(Collected data)
[src/flat_wrapper.sv]
// flat-port wrapper written by rule: the top's interface ports become plain ports
module updown_count_ctrl_flat 
#(
    parameter int WIDTH = 4,
    parameter int STEP  = 1
)
  (clk, rst_n, bus_en, bus_start, bus_stop, bus_dir_in, bus_bounce, bus_load, bus_load_val, bus_limit, bus_sum_in, bus_op_a, bus_op_b, bus_op_sel, bus_q, bus_busy, bus_wrap, bus_turn);
  updown_count_if #(.WIDTH(WIDTH)) bus_i ();
  input  logic clk;
  input  logic rst_n;
  input wire logic [$bits(bus_i.en)-1:0] bus_en;
  input wire logic [$bits(bus_i.start)-1:0] bus_start;
  input wire logic [$bits(bus_i.stop)-1:0] bus_stop;
  input wire logic [$bits(bus_i.dir_in)-1:0] bus_dir_in;
  input wire logic [$bits(bus_i.bounce)-1:0] bus_bounce;
  input wire logic [$bits(bus_i.load)-1:0] bus_load;
  input wire logic [$bits(bus_i.load_val)-1:0] bus_load_val;
  input wire logic [$bits(bus_i.limit)-1:0] bus_limit;
  input wire logic [$bits(bus_i.sum_in)-1:0] bus_sum_in;
  output wire logic [$bits(bus_i.op_a)-1:0] bus_op_a;
  output wire logic [$bits(bus_i.op_b)-1:0] bus_op_b;
  output wire logic [$bits(bus_i.op_sel)-1:0] bus_op_sel;
  output wire logic [$bits(bus_i.q)-1:0] bus_q;
  output wire logic [$bits(bus_i.busy)-1:0] bus_busy;
  output wire logic [$bits(bus_i.wrap)-1:0] bus_wrap;
  output wire logic [$bits(bus_i.turn)-1:0] bus_turn;
  assign bus_i.en = bus_en;
  assign bus_i.start = bus_start;
  assign bus_i.stop = bus_stop;
  assign bus_i.dir_in = bus_dir_in;
  assign bus_i.bounce = bus_bounce;
  assign bus_i.load = bus_load;
  assign bus_i.load_val = bus_load_val;
  assign bus_i.limit = bus_limit;
  assign bus_i.sum_in = bus_sum_in;
  assign bus_op_a = bus_i.op_a;
  assign bus_op_b = bus_i.op_b;
  assign bus_op_sel = bus_i.op_sel;
  assign bus_q = bus_i.q;
  assign bus_busy = bus_i.busy;
  assign bus_wrap = bus_i.wrap;
  assign bus_turn = bus_i.turn;
  updown_count_ctrl #(.WIDTH(WIDTH), .STEP(STEP)) u_core (.clk(clk), .rst_n(rst_n), .bus(bus_i));
endmodule
===== src/rtl/button_debouncer_multi.sv =====
// Multi-channel push-button conditioner: two-flop sync, programmable debounce,
// press/release/event pulses, long-press detection and auto-repeat per channel.

module button_debouncer_lane #(
  parameter bit          ACTIVE_LOW        = 1'b1,
  parameter logic [15:0] DEBOUNCE_CYCLES   = 16'd50000,
  parameter logic [23:0] LONG_PRESS_CYCLES = 24'd6000000,
  parameter logic [23:0] REPEAT_CYCLES     = 24'd1500000
) (
  input  logic clk,
  input  logic rst_n,
  input  logic i_button,
  output logic o_state,
  output logic o_pressed,
  output logic o_released,
  output logic o_event,
  output logic o_long,
  output logic o_repeat
);
  localparam int DW       = $clog2(int'(DEBOUNCE_CYCLES) + 1);
  localparam int HOLD_MAX = (LONG_PRESS_CYCLES > REPEAT_CYCLES) ? int'(LONG_PRESS_CYCLES)
                                                                : int'(REPEAT_CYCLES);
  localparam int HW       = $clog2(HOLD_MAX + 1);

  localparam logic [DW-1:0] DB_TERM = DW'(int'(DEBOUNCE_CYCLES) - 1);
  localparam logic [HW-1:0] LP_TERM = HW'(int'(LONG_PRESS_CYCLES) - 1);
  localparam logic [HW-1:0] LP_SAT  = HW'(int'(LONG_PRESS_CYCLES));
  localparam logic [HW-1:0] RP_TERM = HW'((REPEAT_CYCLES == 24'd0) ? 0 : int'(REPEAT_CYCLES) - 1);
  localparam logic          REL     = ACTIVE_LOW;

  localparam logic [1:0] IDLE = 2'd0;
  localparam logic [1:0] HELD = 2'd1;
  localparam logic [1:0] RPT  = 2'd2;

  logic          r_sync1, r_sync2, r_state;
  logic [DW-1:0] r_db_cnt;
  logic [HW-1:0] r_hold_cnt;
  logic [1:0]    r_fsm;
  logic          r_pressed, r_released, r_event, r_long, r_repeat;
  logic          w_s, w_flip, w_rise, w_fall;

  assign w_s    = ACTIVE_LOW ? ~r_sync2 : r_sync2;
  assign w_flip = (w_s != r_state) && (r_db_cnt == DB_TERM);
  assign w_rise = w_flip & ~r_state;
  assign w_fall = w_flip &  r_state;

  always_ff @(posedge clk or negedge rst_n) begin
    if (!rst_n) begin
      r_sync1 <= REL;
      r_sync2 <= REL;
    end else begin
      r_sync1 <= i_button;
      r_sync2 <= r_sync1;
    end
  end

  always_ff @(posedge clk or negedge rst_n) begin
    if (!rst_n) begin
      r_state    <= 1'b0;
      r_db_cnt   <= '0;
      r_pressed  <= 1'b0;
      r_released <= 1'b0;
      r_event    <= 1'b0;
    end else begin
      if (w_s == r_state) begin
        r_db_cnt <= '0;
      end else if (w_flip) begin
        r_state  <= ~r_state;
        r_db_cnt <= '0;
      end else begin
        r_db_cnt <= r_db_cnt + DW'(1);
      end
      r_pressed  <= w_rise;
      r_released <= w_fall;
      r_event    <= w_flip;
    end
  end

  // Hold FSM looks at the flip happening this edge so a release always beats long/repeat.
  always_ff @(posedge clk or negedge rst_n) begin
    if (!rst_n) begin
      r_fsm      <= IDLE;
      r_hold_cnt <= '0;
      r_long     <= 1'b0;
      r_repeat   <= 1'b0;
    end else begin
      r_long   <= 1'b0;
      r_repeat <= 1'b0;
      if (w_fall) begin
        r_fsm      <= IDLE;
        r_hold_cnt <= '0;
      end else begin
        case (r_fsm)
          IDLE: if (w_rise) begin
            r_fsm      <= HELD;
            r_hold_cnt <= '0;
          end
          HELD: if (r_hold_cnt == LP_TERM) begin
            r_long   <= 1'b1;
            r_repeat <= (REPEAT_CYCLES != 24'd0);
            if (REPEAT_CYCLES != 24'd0) begin
              r_fsm      <= RPT;
              r_hold_cnt <= '0;
            end else begin
              r_hold_cnt <= LP_SAT;
            end
          end else if (r_hold_cnt < LP_SAT) begin
            r_hold_cnt <= r_hold_cnt + HW'(1);
          end
          RPT: if (r_hold_cnt == RP_TERM) begin
            r_repeat   <= 1'b1;
            r_hold_cnt <= '0;
          end else begin
            r_hold_cnt <= r_hold_cnt + HW'(1);
          end
          default: begin
            r_fsm      <= IDLE;
            r_hold_cnt <= '0;
          end
        endcase
      end
    end
  end

  assign o_state    = r_state;
  assign o_pressed  = r_pressed;
  assign o_released = r_released;
  assign o_event    = r_event;
  assign o_long     = r_long;
  assign o_repeat   = r_repeat;
endmodule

DESCRIPTION OF THE TASK:
Copy all of the data exactly.

WRITTEN SOLUTION:
[src/flat_wrapper.sv]
// flat-port wrapper written by rule: the top's interface ports become plain ports
module updown_count_ctrl_flat 
#(
    parameter int WIDTH = 4,
    parameter int STEP  = 1
)
  (clk, rst_n, bus_en, bus_start, bus_stop, bus_dir_in, bus_bounce, bus_load, bus_load_val, bus_limit, bus_sum_in, bus_op_a, bus_op_b, bus_op_sel, bus_q, bus_busy, bus_wrap, bus_turn);
  updown_count_if #(.WIDTH(WIDTH)) bus_i ();
  input  logic clk;
  input  logic rst_n;
  input wire logic [$bits(bus_i.en)-1:0] bus_en;
  input wire logic [$bits(bus_i.start)-1:0] bus_start;
  input wire logic [$bits(bus_i.stop)-1:0] bus_stop;
  input wire logic [$bits(bus_i.dir_in)-1:0] bus_dir_in;
  input wire logic [$bits(bus_i.bounce)-1:0] bus_bounce;
  input wire logic [$bits(bus_i.load)-1:0] bus_load;
  input wire logic [$bits(bus_i.load_val)-1:0] bus_load_val;
  input wire logic [$bits(bus_i.limit)-1:0] bus_limit;
  input wire logic [$bits(bus_i.sum_in)-1:0] bus_sum_in;
  output wire logic [$bits(bus_i.op_a)-1:0] bus_op_a;
  output wire logic [$bits(bus_i.op_b)-1:0] bus_op_b;
  output wire logic [$bits(bus_i.op_sel)-1:0] bus_op_sel;
  output wire logic [$bits(bus_i.q)-1:0] bus_q;
  output wire logic [$bits(bus_i.busy)-1:0] bus_busy;
  output wire logic [$bits(bus_i.wrap)-1:0] bus_wrap;
  output wire logic [$bits(bus_i.turn)-1:0] bus_turn;
  assign bus_i.en = bus_en;
  assign bus_i.start = bus_start;
  assign bus_i.stop = bus_stop;
  assign bus_i.dir_in = bus_dir_in;
  assign bus_i.bounce = bus_bounce;
  assign bus_i.load = bus_load;
  assign bus_i.load_val = bus_load_val;
  assign bus_i.limit = bus_limit;
  assign bus_i.sum_in = bus_sum_in;
  assign bus_op_a = bus_i.op_a;
  assign bus_op_b = bus_i.op_b;
  assign bus_op_sel = bus_i.op_sel;
  assign bus_q = bus_i.q;
  assign bus_busy = bus_i.busy;
  assign bus_wrap = bus_i.wrap;
  assign bus_turn = bus_i.turn;
  updown_count_ctrl #(.WIDTH(WIDTH), .STEP(STEP)) u_core (.clk(clk), .rst_n(rst_n), .bus(bus_i));
endmodule
===== src/rtl/button_debouncer_multi.sv =====
// Multi-channel push-button conditioner: two-flop sync, programmable debounce,
// press/release/event pulses, long-press detection and auto-repeat per channel.

module button_debouncer_lane #(
  parameter bit          ACTIVE_LOW        = 1'b1,
  parameter logic [15:0] DEBOUNCE_CYCLES   = 16'd50000,
  parameter logic [23:0] LONG_PRESS_CYCLES = 24'd6000000,
  parameter logic [23:0] REPEAT_CYCLES     = 24'd1500000
) (
  input  logic clk,
  input  logic rst_n,
  input  logic i_button,
  output logic o_state,
  output logic o_pressed,
  output logic o_released,
  output logic o_event,
  output logic o_long,
  output logic o_repeat
);
  localparam int DW       = $clog2(int'(DEBOUNCE_CYCLES) + 1);
  localparam int HOLD_MAX = (LONG_PRESS_CYCLES > REPEAT_CYCLES) ? int'(LONG_PRESS_CYCLES)
                                                                : int'(REPEAT_CYCLES);
  localparam int HW       = $clog2(HOLD_MAX + 1);

  localparam logic [DW-1:0] DB_TERM = DW'(int'(DEBOUNCE_CYCLES) - 1);
  localparam logic [HW-1:0] LP_TERM = HW'(int'(LONG_PRESS_CYCLES) - 1);
  localparam logic [HW-1:0] LP_SAT  = HW'(int'(LONG_PRESS_CYCLES));
  localparam logic [HW-1:0] RP_TERM = HW'((REPEAT_CYCLES == 24'd0) ? 0 : int'(REPEAT_CYCLES) - 1);
  localparam logic          REL     = ACTIVE_LOW;

  localparam logic [1:0] IDLE = 2'd0;
  localparam logic [1:0] HELD = 2'd1;
  localparam logic [1:0] RPT  = 2'd2;

  logic          r_sync1, r_sync2, r_state;
  logic [DW-1:0] r_db_cnt;
  logic [HW-1:0] r_hold_cnt;
  logic [1:0]    r_fsm;
  logic          r_pressed, r_released, r_event, r_long, r_repeat;
  logic          w_s, w_flip, w_rise, w_fall;

  assign w_s    = ACTIVE_LOW ? ~r_sync2 : r_sync2;
  assign w_flip = (w_s != r_state) && (r_db_cnt == DB_TERM);
  assign w_rise = w_flip & ~r_state;
  assign w_fall = w_flip &  r_state;

  always_ff @(posedge clk or negedge rst_n) begin
    if (!rst_n) begin
      r_sync1 <= REL;
      r_sync2 <= REL;
    end else begin
      r_sync1 <= i_button;
      r_sync2 <= r_sync1;
    end
  end

  always_ff @(posedge clk or negedge rst_n) begin
    if (!rst_n) begin
      r_state    <= 1'b0;
      r_db_cnt   <= '0;
      r_pressed  <= 1'b0;
      r_released <= 1'b0;
      r_event    <= 1'b0;
    end else begin
      if (w_s == r_state) begin
        r_db_cnt <= '0;
      end else if (w_flip) begin
        r_state  <= ~r_state;
        r_db_cnt <= '0;
      end else begin
        r_db_cnt <= r_db_cnt + DW'(1);
      end
      r_pressed  <= w_rise;
      r_released <= w_fall;
      r_event    <= w_flip;
    end
  end

  // Hold FSM looks at the flip happening this edge so a release always beats long/repeat.
  always_ff @(posedge clk or negedge rst_n) begin
    if (!rst_n) begin
      r_fsm      <= IDLE;
      r_hold_cnt <= '0;
      r_long     <= 1'b0;
      r_repeat   <= 1'b0;
    end else begin
      r_long   <= 1'b0;
      r_repeat <= 1'b0;
      if (w_fall) begin
        r_fsm      <= IDLE;
        r_hold_cnt <= '0;
      end else begin
        case (r_fsm)
          IDLE: if (w_rise) begin
            r_fsm      <= HELD;
            r_hold_cnt <= '0;
          end
          HELD: if (r_hold_cnt == LP_TERM) begin
            r_long   <= 1'b1;
            r_repeat <= (REPEAT_CYCLES != 24'd0);
            if (REPEAT_CYCLES != 24'd0) begin
              r_fsm      <= RPT;
              r_hold_cnt <= '0;
            end else begin
              r_hold_cnt <= LP_SAT;
            end
          end else if (r_hold_cnt < LP_SAT) begin
            r_hold_cnt <= r_hold_cnt + HW'(1);
          end
          RPT: if (r_hold_cnt == RP_TERM) begin
            r_repeat   <= 1'b1;
            r_hold_cnt <= '0;
          end else begin
            r_hold_cnt <= r_hold_cnt + HW'(1);
          end
          default: begin
            r_fsm      <= IDLE;
            r_hold_cnt <= '0;
          end
        endcase
      end
    end
  end

  assign o_state    = r_state;
  assign o_pressed  = r_pressed;
  assign o_released = r_released;
  assign o_event    = r_event;
  assign o_long     = r_long;
  assign o_repeat   = r_repeat;
endmodule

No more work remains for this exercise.